Quoting yourself is always a bad idea but:
In other words, a large, perhaps the largest, element in the rise of the BNP is the death of the Labour Party. Their sheer unpopularity has deprived a large section of the electorate of a party to vote for. They won’t vote Tory, the Lib Dems are too middle class – who else is there? In Scotland, of course, there’s the SNP – how did they do? In Wales there’s Plaid. The BNP vote is almost exclusively an anti-Labour protest.
This should be at least partially self-correcting. Once back in opposition, Labour will be able to articulate the grievances of the poor far more stridently in the knowledge they don’t have to do anything about it. That, coupled with the Tories inevitable loss in popularity, ought to see these ghastly, god-awful racists safely back under the Labour banner. Problem solved.
It’s happened before, of course. People usually attribute the collapse of the NF to the fact that Thatcher pandered to them. Looking at where their support base was, it’s more likely that the (racist, stupid etc) anti-Government vote of the NF cheerfully returned to Labour, after leaving it during the 1970s.
On reflection I’d change ‘anti-Labour’ to ‘anti-Government’ – and note that my references to racist, stupid, ghastly people going back to Labour was a reflection of the anger that commentors were expressing at the BNP voters, and not an attack on Labout for being stupid, ghastly etc. Otherwise, I think that still stands as analysis.
Rob:
Here is a nice bit of data pr0n from the Guardian.
Tonga Tim:
I’m sure you are not but your words did come across as if you’re going: ‘the BNP is a Labour problem’ but clearly that is not what you are saying.

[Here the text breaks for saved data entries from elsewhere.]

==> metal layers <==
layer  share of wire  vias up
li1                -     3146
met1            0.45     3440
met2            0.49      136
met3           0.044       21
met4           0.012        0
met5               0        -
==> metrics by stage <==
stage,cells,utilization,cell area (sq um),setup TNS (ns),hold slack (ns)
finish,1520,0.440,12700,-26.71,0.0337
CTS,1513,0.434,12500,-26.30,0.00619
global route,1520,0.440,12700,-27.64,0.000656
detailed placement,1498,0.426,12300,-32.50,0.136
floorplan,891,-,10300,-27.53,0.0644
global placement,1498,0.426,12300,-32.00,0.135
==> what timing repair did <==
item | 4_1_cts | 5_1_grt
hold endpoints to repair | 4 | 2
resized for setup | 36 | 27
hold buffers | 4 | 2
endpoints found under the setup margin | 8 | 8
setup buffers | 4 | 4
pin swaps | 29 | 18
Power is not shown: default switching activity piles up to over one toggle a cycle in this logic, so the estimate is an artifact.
===== src/design/hsmt_queue.sv =====
// Short queue between the front and back parts.
module hsmt_queue #(
	parameter int W = 8
) (
	input  logic         clk,
	input  logic         arst_n,
	input  logic         wr_valid,
	output logic         wr_ready,
	input  logic [W-1:0] wr_data,
	output logic         rd_valid,
	input  logic         rd_ready,
	output logic [W-1:0] rd_data
);
	import hsmt_pkg::*;

	localparam int PW = (QUEUE_DEPTH > 1) ? $clog2(QUEUE_DEPTH) : 1;
	localparam int CW = $clog2(QUEUE_DEPTH + 1);

	logic [W-1:0]  ent_q [QUEUE_DEPTH];
	logic [PW-1:0] wp_q, rp_q;
	logic [CW-1:0] cnt_q;
	logic          push, pop;

	assign wr_ready = (cnt_q != CW'(QUEUE_DEPTH));
	assign rd_valid = (cnt_q != '0);
	assign push     = wr_valid && wr_ready;
	assign pop      = rd_valid && rd_ready;
	assign rd_data  = ent_q[rp_q];

	always_ff @(posedge clk or negedge arst_n) begin
		if (!arst_n) begin
			wp_q  <= '0;
			rp_q  <= '0;
			cnt_q <= '0;
		end else begin
			if (push) begin
				wp_q <= (wp_q == PW'(QUEUE_DEPTH-1)) ? '0 : wp_q + 1'b1;
			end
			if (pop) begin
				rp_q <= (rp_q == PW'(QUEUE_DEPTH-1)) ? '0 : rp_q + 1'b1;
			end
			unique case ({push, pop})
				2'b10:   cnt_q <= cnt_q + 1'b1;
				2'b01:   cnt_q <= cnt_q - 1'b1;
				default: cnt_q <= cnt_q;
			endcase
		end
	end

	always_ff @(posedge clk) begin
		if (push) begin
			ent_q[wp_q] <= wr_data;
		end
	end

endmodule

Whoops, I was going to do a few more sums on the statistics:
The UK as a whole is 92.1% white as of 2001, with 54 million white people at that point. This leaves us with 4.6 million non-white people in the whole of the UK. Slightly fewer than half of these live in London. I realise that my figures are going to be slightly out because I’m comparing 2007 to 2001, but a back-of-a-fag-packet calculation suggests that the UK excluding London has around 48 million white people and about 2.4 million none-white people, a ratio of about 20:1. The figures are being considerably skewed here by the inclusion of Scotland and Wales, which are overwhelmingly white. This raises the further question: if BNP presence correlates with being overwhelmingly white, why aren’t the BNP doing better in Scotland and Wales? Is it because the SNP and Plaid Cymru cater to the nationalist audience, leaving the BNP with only the hardcore nutters in these places? Or is it because they have healthier democratic credentials, having the devolved government that England-outside-London lacks?
Martin Coxall wrote:
The BNP are taking white working class Old Labour votes. That makes them your problem, not ours.

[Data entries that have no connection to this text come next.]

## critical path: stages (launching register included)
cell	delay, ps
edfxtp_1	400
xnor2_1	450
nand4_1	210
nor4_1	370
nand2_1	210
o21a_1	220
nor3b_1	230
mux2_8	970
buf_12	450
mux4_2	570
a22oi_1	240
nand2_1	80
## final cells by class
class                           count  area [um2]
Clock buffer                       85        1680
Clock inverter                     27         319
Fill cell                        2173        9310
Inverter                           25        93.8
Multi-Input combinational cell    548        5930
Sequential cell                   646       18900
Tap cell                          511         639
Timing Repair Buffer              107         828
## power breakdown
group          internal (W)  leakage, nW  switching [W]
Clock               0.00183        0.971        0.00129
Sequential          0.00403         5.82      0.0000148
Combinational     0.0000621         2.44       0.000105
==> src/hdl/lso_pkg.sv <==
// ----------------------------------------------------------------------------
// lso_pkg
// Shared types, constants and helpers of the lidar sector obstacle avoider.
// ----------------------------------------------------------------------------
package lso_pkg;

  localparam int unsigned PosW        = 10;
  localparam int unsigned RangeW      = 16;
  localparam int unsigned SpeedW      = 16;
  localparam int unsigned CountW      = 8;
  localparam int unsigned TurnW       = 15;
  localparam int unsigned CfgIdxW     = 3;
  localparam int unsigned CfgDataW    = 16;
  localparam int unsigned ProdW       = 33;
  localparam int unsigned WideW       = 28;
  localparam int unsigned OutTdataW   = 40;

  localparam int unsigned DefRightStart  = 0;
  localparam int unsigned DefFrontStart  = 310;
  localparam int unsigned DefLeftStart   = 620;
  localparam int unsigned DefSectorWidth = 100;
  localparam int unsigned DefScanSamples = 721;

  localparam logic [RangeW-1:0]  RangeInit = 16'd10240;   // 40.0 m
  localparam logic [PosW-1:0]    PosMax    = '1;
  localparam logic signed [WideW-1:0] OneQ88 = 28'sd256;
  localparam logic signed [ProdW:0]   RoundHalf = 34'sd128;

  typedef enum logic [CfgIdxW-1:0] {
    CFG_SPEED_COEFF    = 3'd0,
    CFG_CLEAR_DISTANCE = 3'd1,
    CFG_ANGULAR_GAIN   = 3'd2,
    CFG_LINEAR_GAIN    = 3'd3,
    CFG_TURN_SPEED     = 3'd4,
    CFG_EXIT_HOLD      = 3'd5
  } cfg_idx_e;

  typedef struct packed {
    logic signed [SpeedW-1:0] speed_coeff;
    logic [RangeW-1:0]        clear_distance;
    logic [RangeW-1:0]        angular_gain;
    logic [RangeW-1:0]        linear_gain;
    logic [TurnW-1:0]         turn_speed;
    logic [CountW-1:0]        exit_hold;
  } cfg_t;

  // sector minima of one finished scan
  typedef struct packed {
    logic [RangeW-1:0] front_min;
    logic [RangeW-1:0] right_min;
    logic [RangeW-1:0] left_min;
  } scan_sum_t;

  function automatic logic signed [SpeedW-1:0] sat16(input logic signed [WideW-1:0] v);
    logic signed [SpeedW-1:0] r;
    if (v > 28'sd32767) begin
      r = 16'sh7fff;
    end else if (v < -28'sd32768) begin
      r = 16'sh8000;
    end else begin
      r = v[SpeedW-1:0];
    end
    return r;
  endfunction

endpackage

==> src/hdl/lidar_sector_obstacle_avoider.sv <==
// ----------------------------------------------------------------------------
// lidar_sector_obstacle_avoider
// Folds lidar range samples into sector minima and issues one drive command
// at the end of each scan.
//
//   channel   dir  handshake              payload
//   s_axis    in   tvalid/tready          tdata[15:0] range_sample, tlast last_of_scan
//   m_axis    out  tvalid/tready          tdata linear, angular, obstacle_ahead
//   cfg       in   cfg_we_i (no wait)     cfg_idx_i register, cfg_data_i value
//
// one sample accepted per cycle unless a pending request is held by a stall; the
// sector minima update in the cycle of acceptance, so that compare loop sets the rate.
// a command reaches m_axis after its last sample by way of the request register,
// the product register (16x17 multiply) and the output register.
// reset clears the position counter, exit countdown and valid bits and sets the
// minima to RangeInit; configuration returns to its defaults.
// output stalls back up through the pipeline registers to s_axis_tready.
// ----------------------------------------------------------------------------
module lidar_sector_obstacle_avoider import lso_pkg::*; #(
  parameter int unsigned RIGHT_START  = DefRightStart,
  parameter int unsigned FRONT_START  = DefFrontStart,
  parameter int unsigned LEFT_START   = DefLeftStart,
  parameter int unsigned SECTOR_WIDTH = DefSectorWidth,
  parameter int unsigned SCAN_SAMPLES = DefScanSamples
) (
  input  logic                 clk_i,
  input  logic                 rst_ni,
  input  logic                 s_axis_tvalid,
  output logic                 s_axis_tready,
  input  logic [RangeW-1:0]    s_axis_tdata,   // [15:0] range_sample
  input  logic                 s_axis_tlast,   // last_of_scan
  output logic                 m_axis_tvalid,
  input  logic                 m_axis_tready,
  // [15:0] linear_speed, [31:16] angular_speed, [32] obstacle_ahead, [39:33] zero
  output logic [OutTdataW-1:0] m_axis_tdata,
  input  logic                 cfg_we_i,
  input  logic [CfgIdxW-1:0]   cfg_idx_i,
  input  logic [CfgDataW-1:0]  cfg_data_i
);

  cfg_t                     cfg;
  logic                     req_valid, req_ready;
  scan_sum_t                req;
  logic signed [SpeedW-1:0] linear_speed, angular_speed;
  logic                     obstacle_ahead;

  lso_cfg_regs u_cfg (
    .clk_i      (clk_i),
    .rst_ni     (rst_ni),
    .cfg_we_i   (cfg_we_i),
    .cfg_idx_i  (cfg_idx_i),
    .cfg_data_i (cfg_data_i),
    .cfg_o      (cfg)
  );

  lso_sector_track #(
    .RIGHT_START  (RIGHT_START),
    .FRONT_START  (FRONT_START),
    .LEFT_START   (LEFT_START),
    .SECTOR_WIDTH (SECTOR_WIDTH),
    .SCAN_SAMPLES (SCAN_SAMPLES)
  ) u_track (
    .clk_i          (clk_i),
    .rst_ni         (rst_ni),
    .in_valid_i     (s_axis_tvalid),
    .in_ready_o     (s_axis_tready),
    .range_sample_i (s_axis_tdata),
    .last_of_scan_i (s_axis_tlast),
    .req_valid_o    (req_valid),
    .req_ready_i    (req_ready),
    .req_o          (req)
  );

  lso_cmd_unit u_cmd (
    .clk_i            (clk_i),
    .rst_ni           (rst_ni),
    .cfg_i            (cfg),
    .req_valid_i      (req_valid),
    .req_ready_o      (req_ready),
    .req_i            (req),
    .out_valid_o      (m_axis_tvalid),
    .out_ready_i      (m_axis_tready),
    .linear_speed_o   (linear_speed),
    .angular_speed_o  (angular_speed),
    .obstacle_ahead_o (obstacle_ahead)
  );

  assign m_axis_tdata = {7'b0, obstacle_ahead, angular_speed, linear_speed};

endmodule

==> src/hdl/lso_cfg_regs.sv <==
// ----------------------------------------------------------------------------
// lso_cfg_regs
// Configuration register file, written through a plain write port.
// ----------------------------------------------------------------------------
module lso_cfg_regs import lso_pkg::*; (
  input  logic                clk_i,
  input  logic                rst_ni,
  input  logic                cfg_we_i,
  input  logic [CfgIdxW-1:0]  cfg_idx_i,
  input  logic [CfgDataW-1:0] cfg_data_i,
  output cfg_t                cfg_o
);

  cfg_t cfg_q, cfg_d;

  always_comb begin
    cfg_d = cfg_q;
    if (cfg_we_i) begin
      unique case (cfg_idx_e'(cfg_idx_i))
        CFG_SPEED_COEFF:    cfg_d.speed_coeff    = $signed(cfg_data_i);
        CFG_CLEAR_DISTANCE: cfg_d.clear_distance = cfg_data_i;
        CFG_ANGULAR_GAIN:   cfg_d.angular_gain   = cfg_data_i;
        CFG_LINEAR_GAIN:    cfg_d.linear_gain    = cfg_data_i;
        CFG_TURN_SPEED:     cfg_d.turn_speed     = cfg_data_i[TurnW-1:0];
        CFG_EXIT_HOLD:      cfg_d.exit_hold      = cfg_data_i[CountW-1:0];
        default: ;
      endcase
    end
  end

  always_ff @(posedge clk_i or negedge rst_ni) begin
    if (!rst_ni) begin
      cfg_q.speed_coeff    <= '0;
      cfg_q.clear_distance <= 16'd384;
      cfg_q.angular_gain   <= 16'd64;
      cfg_q.linear_gain    <= 16'd128;
      cfg_q.turn_speed     <= 15'd51;
      cfg_q.exit_hold      <= 8'd5;
    end else begin
      cfg_q <= cfg_d;
    end
  end

  assign cfg_o = cfg_q;

endmodule

==> src/hdl/lso_sector_track.sv <==
// ----------------------------------------------------------------------------
// lso_sector_track
// Counts samples within a scan and keeps the right, front and left minima.
// On the last sample it hands the minima on as one request.
// ----------------------------------------------------------------------------
module lso_sector_track import lso_pkg::*; #(
  parameter int unsigned RIGHT_START  = DefRightStart,
  parameter int unsigned FRONT_START  = DefFrontStart,
  parameter int unsigned LEFT_START   = DefLeftStart,
  parameter int unsigned SECTOR_WIDTH = DefSectorWidth,
  parameter int unsigned SCAN_SAMPLES = DefScanSamples
) (
  input  logic              clk_i,
  input  logic              rst_ni,
  input  logic              in_valid_i,
  output logic              in_ready_o,
  input  logic [RangeW-1:0] range_sample_i,
  input  logic              last_of_scan_i,
  output logic              req_valid_o,
  input  logic              req_ready_i,
  output scan_sum_t         req_o
);

  localparam int unsigned CmpW = PosW + 1;
  localparam logic [CmpW-1:0] RightLo = CmpW'(RIGHT_START);
  localparam logic [CmpW-1:0] RightHi = CmpW'(RIGHT_START + SECTOR_WIDTH);
  localparam logic [CmpW-1:0] FrontLo = CmpW'(FRONT_START);
  localparam logic [CmpW-1:0] FrontHi = CmpW'(FRONT_START + SECTOR_WIDTH);
  localparam logic [CmpW-1:0] LeftLo  = CmpW'(LEFT_START);
  localparam logic [CmpW-1:0] LeftHi  = CmpW'(LEFT_START + SECTOR_WIDTH);
  localparam logic [CmpW-1:0] ScanLen = CmpW'(SCAN_SAMPLES);

  logic [PosW-1:0]   pos_q, pos_d;
  scan_sum_t         mins_q, mins_d, mins_new;
  scan_sum_t         req_q, req_d;
  logic              req_valid_q, req_valid_d;
  logic              accept;
  logic [CmpW-1:0]   pos_x;
  logic              in_scan, in_right, in_front, in_left;

  assign in_ready_o = !req_valid_q || req_ready_i;
  assign accept     = in_valid_i && in_ready_o;

  assign pos_x    = {1'b0, pos_q};
  assign in_scan  = pos_x < ScanLen;
  assign in_right = in_scan && pos_x >= RightLo && pos_x < RightHi;
  assign in_front = in_scan && pos_x >= FrontLo && pos_x < FrontHi;
  assign in_left  = in_scan && pos_x >= LeftLo  && pos_x < LeftHi;

  always_comb begin
    mins_new = mins_q;
    if (in_right && range_sample_i <= mins_q.right_min) mins_new.right_min = range_sample_i;
    if (in_front && range_sample_i <= mins_q.front_min) mins_new.front_min = range_sample_i;
    if (in_left  && range_sample_i <= mins_q.left_min)  mins_new.left_min  = range_sample_i;
  end

  always_comb begin
    pos_d       = pos_q;
    mins_d      = mins_q;
    req_d       = req_q;
    req_valid_d = req_valid_q && !req_ready_i;
    if (accept) begin
      if (last_of_scan_i) begin
        pos_d       = '0;
        mins_d      = '{front_min: RangeInit, right_min: RangeInit, left_min: RangeInit};
        req_d       = mins_new;
        req_valid_d = 1'b1;
      end else begin
        mins_d = mins_new;
        if (pos_q != PosMax) pos_d = pos_q + 1'b1;   // saturating position
      end
    end
  end

  always_ff @(posedge clk_i or negedge rst_ni) begin
    if (!rst_ni) begin
      pos_q       <= '0;
      mins_q      <= '{front_min: RangeInit, right_min: RangeInit, left_min: RangeInit};
      req_valid_q <= 1'b0;
    end else begin
      pos_q       <= pos_d;
      mins_q      <= mins_d;
      req_valid_q <= req_valid_d;
    end
  end

  always_ff @(posedge clk_i) begin
    req_q <= req_d;
  end

  assign req_valid_o = req_valid_q;
  assign req_o       = req_q;

  a_last_restarts: assert property (@(posedge clk_i) disable iff (!rst_ni)
    accept && last_of_scan_i |=> pos_q == '0 && mins_q.front_min == RangeInit)
    else $error("scan not restarted after last sample");

  a_req_held: assert property (@(posedge clk_i) disable iff (!rst_ni)
    req_valid_q && !req_ready_i |=> req_valid_q && $stable(req_q))
    else $error("stalled request changed");

  a_min_bounded: assert property (@(posedge clk_i) disable iff (!rst_ni)
    mins_q.front_min <= RangeInit && mins_q.right_min <= RangeInit
    && mins_q.left_min <= RangeInit)
    else $error("sector minimum above initial range");

endmodule

==> src/hdl/lso_cmd_unit.sv <==
// ----------------------------------------------------------------------------
// lso_cmd_unit
// Turns the minima of one scan into a drive command: a product stage
// (decision, gain select, multiply, exit countdown) and a result stage
// (round, add, sign, saturate) feeding the output register.
// ----------------------------------------------------------------------------
module lso_cmd_unit import lso_pkg::*; (
  input  logic                     clk_i,
  input  logic                     rst_ni,
  input  cfg_t                     cfg_i,
  input  logic                     req_valid_i,
  output logic                     req_ready_o,
  input  scan_sum_t                req_i,
  output logic                     out_valid_o,
  input  logic                     out_ready_i,
  output logic signed [SpeedW-1:0] linear_speed_o,
  output logic signed [SpeedW-1:0] angular_speed_o,
  output logic                     obstacle_ahead_o
);

  // product stage
  logic                    p_valid_q;
  logic signed [ProdW-1:0] prod_q, prod_d;
  logic                    blocked_q, blocked_d;
  logic                    scaled_q, scaled_d;
  logic                    turn_left_q, turn_left_d;
  logic [CountW-1:0]       cd_q, cd_d;
  logic                    p_en, r_en;
  logic [RangeW-1:0]       gain;
  logic signed [RangeW:0]  gain_s;

  // result stage
  logic                     out_valid_q;
  logic signed [SpeedW-1:0] lin_q, lin_d;
  logic signed [SpeedW-1:0] ang_q, ang_d;
  logic                     obst_q;
  logic signed [ProdW:0]    rounded;
  logic signed [WideW-1:0]  mag, lin_w, ang_w;

  assign r_en        = !out_valid_q || out_ready_i;
  assign p_en        = !p_valid_q || r_en;
  assign req_ready_o = p_en;

  always_comb begin
    blocked_d   = !(req_i.front_min > cfg_i.clear_distance);
    turn_left_d = req_i.right_min < req_i.left_min;
    scaled_d    = blocked_d || (cd_q != '0);
    gain        = blocked_d ? cfg_i.angular_gain : cfg_i.linear_gain;
    gain_s      = $signed({1'b0, gain});
    prod_d      = cfg_i.speed_coeff * gain_s;
    cd_d        = cd_q;
    if (p_en && req_valid_i) begin
      if (blocked_d) begin
        cd_d = cfg_i.exit_hold;
      end else if (cd_q != '0) begin
        cd_d = cd_q - 1'b1;
      end
    end
  end

  always_ff @(posedge clk_i or negedge rst_ni) begin
    if (!rst_ni) begin
      p_valid_q <= 1'b0;
      cd_q      <= '0;
    end else begin
      cd_q <= cd_d;
      if (p_en) p_valid_q <= req_valid_i;
    end
  end

  always_ff @(posedge clk_i) begin
    if (p_en) begin
      prod_q      <= prod_d;
      blocked_q   <= blocked_d;
      scaled_q    <= scaled_d;
      turn_left_q <= turn_left_d;
    end
  end

  // round half up, then add 1.0
  always_comb begin
    rounded = ($signed({prod_q[ProdW-1], prod_q}) + RoundHalf) >>> 8;
    mag     = OneQ88 + WideW'(rounded);
    if (blocked_q) begin
      lin_w = WideW'({1'b0, cfg_i.turn_speed});
      ang_w = turn_left_q ? mag : -mag;
    end else begin
      lin_w = scaled_q ? mag : OneQ88 + WideW'(cfg_i.speed_coeff);
      ang_w = '0;
    end
    lin_d = sat16(lin_w);
    ang_d = sat16(ang_w);
  end

  always_ff @(posedge clk_i or negedge rst_ni) begin
    if (!rst_ni) begin
      out_valid_q <= 1'b0;
    end else if (r_en) begin
      out_valid_q <= p_valid_q;
    end
  end

  always_ff @(posedge clk_i) begin
    if (r_en) begin
      lin_q  <= lin_d;
      ang_q  <= ang_d;
      obst_q <= blocked_q;
    end
  end

  assign out_valid_o      = out_valid_q;
  assign linear_speed_o   = lin_q;
  assign angular_speed_o  = ang_q;
  assign obstacle_ahead_o = obst_q;

  a_clear_no_turn: assert property (@(posedge clk_i) disable iff (!rst_ni)
    out_valid_q && !obst_q |-> ang_q == '0)
    else $error("turn command while front is clear");

  a_blocked_reload: assert property (@(posedge clk_i) disable iff (!rst_ni)
    p_en && req_valid_i && blocked_d |=> cd_q == $past(cfg_i.exit_hold))
    else $error("exit countdown not reloaded on blocked scan");

  a_turn_speed: assert property (@(posedge clk_i) disable iff (!rst_ni)
    r_en && p_valid_q && blocked_q |=> out_valid_q
    && lin_q == $signed({1'b0, $past(cfg_i.turn_speed)}))
    else $error("blocked command lost turn speed");

endmodule
==> config.mk <==
export PLATFORM = sky130hd
export DESIGN_NAME = lidar_sector_obstacle_avoider
export DESIGN_NICKNAME = d
export VERILOG_FILES = /design/src/hdl/lso_pkg.sv /design/src/hdl/lidar_sector_obstacle_avoider.sv /design/src/hdl/lso_cfg_regs.sv /design/src/hdl/lso_sector_track.sv /design/src/hdl/lso_cmd_unit.sv
export SDC_FILE = /design/constraint.sdc
export NUM_CORES = 1
export LEC_CHECK = 0
export BUFFER_PORTS_ARGS = -buffer_cell sky130_fd_sc_hd__clkbuf_2
export CAP_MARGIN = 40
export CORE_MARGIN = 4
export CORE_UTILIZATION = 30
export DETAILED_ROUTE_END_ITERATION = 7
export GPL_ROUTABILITY_DRIVEN = 0
export PLACE_DENSITY_LB_ADDON = 0.25
export SETUP_SLACK_MARGIN = 0.1
export SLEW_MARGIN = 20
export SYNTH_ARGS = -nofsm -noshare
export SYNTH_HDL_FRONTEND = slang
export SYNTH_SLANG_ARGS = --single-unit
==> constraint.sdc <==
create_clock -name clk_i -period 14.34 [get_ports clk_i]
set_input_delay 2.868 -clock clk_i [delete_from_list [all_inputs] [get_ports clk_i]]
set_output_delay 2.868 -clock clk_i [all_outputs]
set_load 0.01 [all_outputs]
==> summary.txt <==
STA
  – Max transition margin: between 20% and 30%
  – Slew Limit Fails: 0
  – Final TNS setup: 0 ns
  – Final Hold Viols: 0
  – Final Skew: roughly 0.034 ns
  – Final Cycle Share: 69.70%
  – RSZ-0062 raised after global routing: false
  – Fmax achieved: 100.1 MHz
  – Final setup viols: 0
  – Slew @ Worst Pin: between 1 and 1.5 ns
  – Final Critical Period: 9.995 ns

Clocking
  – Clock latency at the later pin of the worst-skew pair: 0.60 ns
  – CTS H-tree lvls: 1
  – Post-cts sizing count: 0
  – CTS tree: yes
  – Num Clock Sinks: approximately 270
  – Clock transition at the registers of the reported paths: roughly 0.090 ns
  – Cts hold-fix bufs: 0
  – Root Buffer: clkbuf_16
  – CTS Buf Count: 29
  – Setup repair bufs after CTS: 0
  – Clk buf depth: 3

Floorplanning
  – Die Span X: 289.4 µm
  – Die area: roughly 0.084 mm²
  – Die Ht: approximately 290 µm
  – Initial Util: between 30 and 40%
  – Placeable Area: 0.07798 mm²
  – IO Count: 83
  – Site Rows: ~100

Setup path
  – Crit path arrival time: between 10 and 15 ns
  – CP startpoint kind: flip-flop
  – Setup CP Type: reg -> reg
  – Worst setup EP type: flip-flop
  – Max stage delay on crit path: 0.69 ns
  – Crit path buffers/inverters: 9
  – Crit Path Max Fanout: 20
  – Crit path max-delay family: adder cells
  – Top cell by count, worst path: inv_1
  – Slowest-stage cell, CP: o311ai_0
  – WP data required: 14.70 ns

Synthesis
  – Most used DFF post-synth: dfrtp_1
  – Synth Area per Inst: 9.797 µm²
  – Mapped Cells: approximately 2400
  – Warnings from Yosys: 0
  – Top post-synthesis cells by area: fa_1 16%, dfrtp_1 15%, edfxtp_1 14%
  – Synth async-reset ratio: 58.65%
  – Register bit count reported by yosys: approximately 270
  – Share of the synthesized area in the top cell type: between 10% and 20%
  – Synth unique cells: slightly below 90
  – Post-synthesis sequential area ratio: approximately 30%
  – Number of flops mapped to enable cells by yosys: 110
  – Leading area contributor after synthesis: fa_1
  – Post-Syn Area: between 0.02 and 0.025 mm²

Global route
  – Gr ovfl total: 0
  – Vias in the first global route: 18230
  – Initial antenna violation count: 3
  – Global Route Usage Sum: ~16%
  – First-pass GRT wire length: 103800 µm
  – Largest net degree at the start of global routing: 66

Run status
  – Status: finished clean

Placement
  – I/O Buffers: 75
  – Final HPWL DP: between 40000 and 50000 µm

Layout
  – FILL cells: about 7900
  – Most common cell after layout, fill and taps aside: inv_1
  – Footprint of the multi-input gates: roughly 0.015 mm²
  – Proportion of layout cells with a drive suffix above 1: between 10% and 20%
  – Most frequent cells in the layout: 343 x inv_1, 257 x nand2_1, 206 x ha_1
  – P&R area growth vs syn: 10.71%
  – Nets@finish: slightly below 3000
  – Sequential cell area: 0.007227 mm²

Flow run
  – Max Cap Violations: 0

Route
  – Routed wire length: 65270 µm
  – Number of vias per cell: around 5.0
  – First-pass detailed-route iteration total: 5
  – Antenna Nets Post-Route: 0
  – Iter 0 DRT Violations: around 960
  – Post-route DRC: 0
  – Via Count: between 15000 and 20000
  – Routed wire per std cell: ~19 µm

Hold path
  – Hold Path Class: reg -> reg
[flip-flops by register name, summed over array words and instances, names as in the netlist, 8 cells and up]
register               count
u_cfg.cfg_o               87
u_cmd.angular_speed_o     16
u_cmd.cd_q                 8
u_cmd.linear_speed_o      16
u_cmd.prod_q              26
u_track.mins_q            48
u_track.pos_q             10
u_track.req_o             48
[final cells by class]
class	count	area share, %
diodes	1	0.009518
clock buffers	43	3.269
clock inverters	11	0.4331
inverters	344	4.911
multi-input cells	1700	56.19
flip-flops and latches	266	27.49
well taps	1040	4.949
repair buffers	111	2.746
[synth_stat cells, types with 9 or more instances]
cell / count
o21a_1: 28
edfxtp_1: 110
nand2_1: 257
o21ai_2: 10
buf_1: 9
nor2_1: 113
dfrtp_1: 140
a21oi_1: 77
and2_1: 120
ha_1: 206
a211oi_1: 18
a22o_1: 42
buf_4: 11
o21ai_0: 91
mux2i_1: 9
mux2_2: 110
clkbuf_1: 92
a21o_1: 28
inv_1: 343
xnor2_1: 47
dfstp_2: 16
fa_1: 193
or2_2: 11
nand3_1: 32
a31oi_1: 12
nor3_1: 29
and4_1: 9
nor2b_1: 18
xor2_1: 39
nand4_1: 34
nand2b_1: 18
[layer usage]
layer,track usage [%],up-vias,share of wire (%)
met5,0,-,0.021
li1,-,8200,-
met4,3.086,2,2.1
met3,2.297,89,4.4
met1,21.88,8841,47
met2,25.81,359,47
[cells by family after synthesis]
kind of cell,Yosys count,synth area share (%)
other,1,0.01579
multiplexers,119,5.595
AO/OA/AOI/OAI,396,11.48
AND/OR/NAND/NOR,692,14.49
buffers and inverters,464,7.603
XOR/XNOR,87,3.267
adder cells (fa/ha/maj),399,27.12
flip-flops,266,30.43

Unless you think that the abandonment of the white working class by the Conservatives is part of the problem, that is.
Rob @ 6
Excellent, you have articulated my view precisely.
The problem is that the word racist is used so loosely and indiscriminately that it has lost its value.
For example, which of the following is a racist?
a) Someone who believes that his own race is superior to another race.
b) Someone who discriminates against someone else because of their race.
c) Someone who believes different races have different genetical dispositions.
d) Someone who is concerned that his culture is being eroded by people of a different racial group.
e) Someone who is concerned that their income is threatened by cheap labour from immigrants.
f) Someone who Dave Osler disagrees with politically.
I have seen the term used on this site to describe all of the above, but would argue that it is only appropriate to be used in relation to a) and b).
Thus, whilst the BNP leadership could be fairly described as racists, many of their supporters are so for reasons related to d) and e). So describing all BNP supporters as racists muddies the waters and devalues the negative power the term should have.
Rob @ 6
Excellent, you have articulated my view precisely.
The problem is that the word racist is used so loosely and indiscriminately that it has lost its value.
For example, which of the following is a racist?
a) Someone who believes that his own race is superior to another race.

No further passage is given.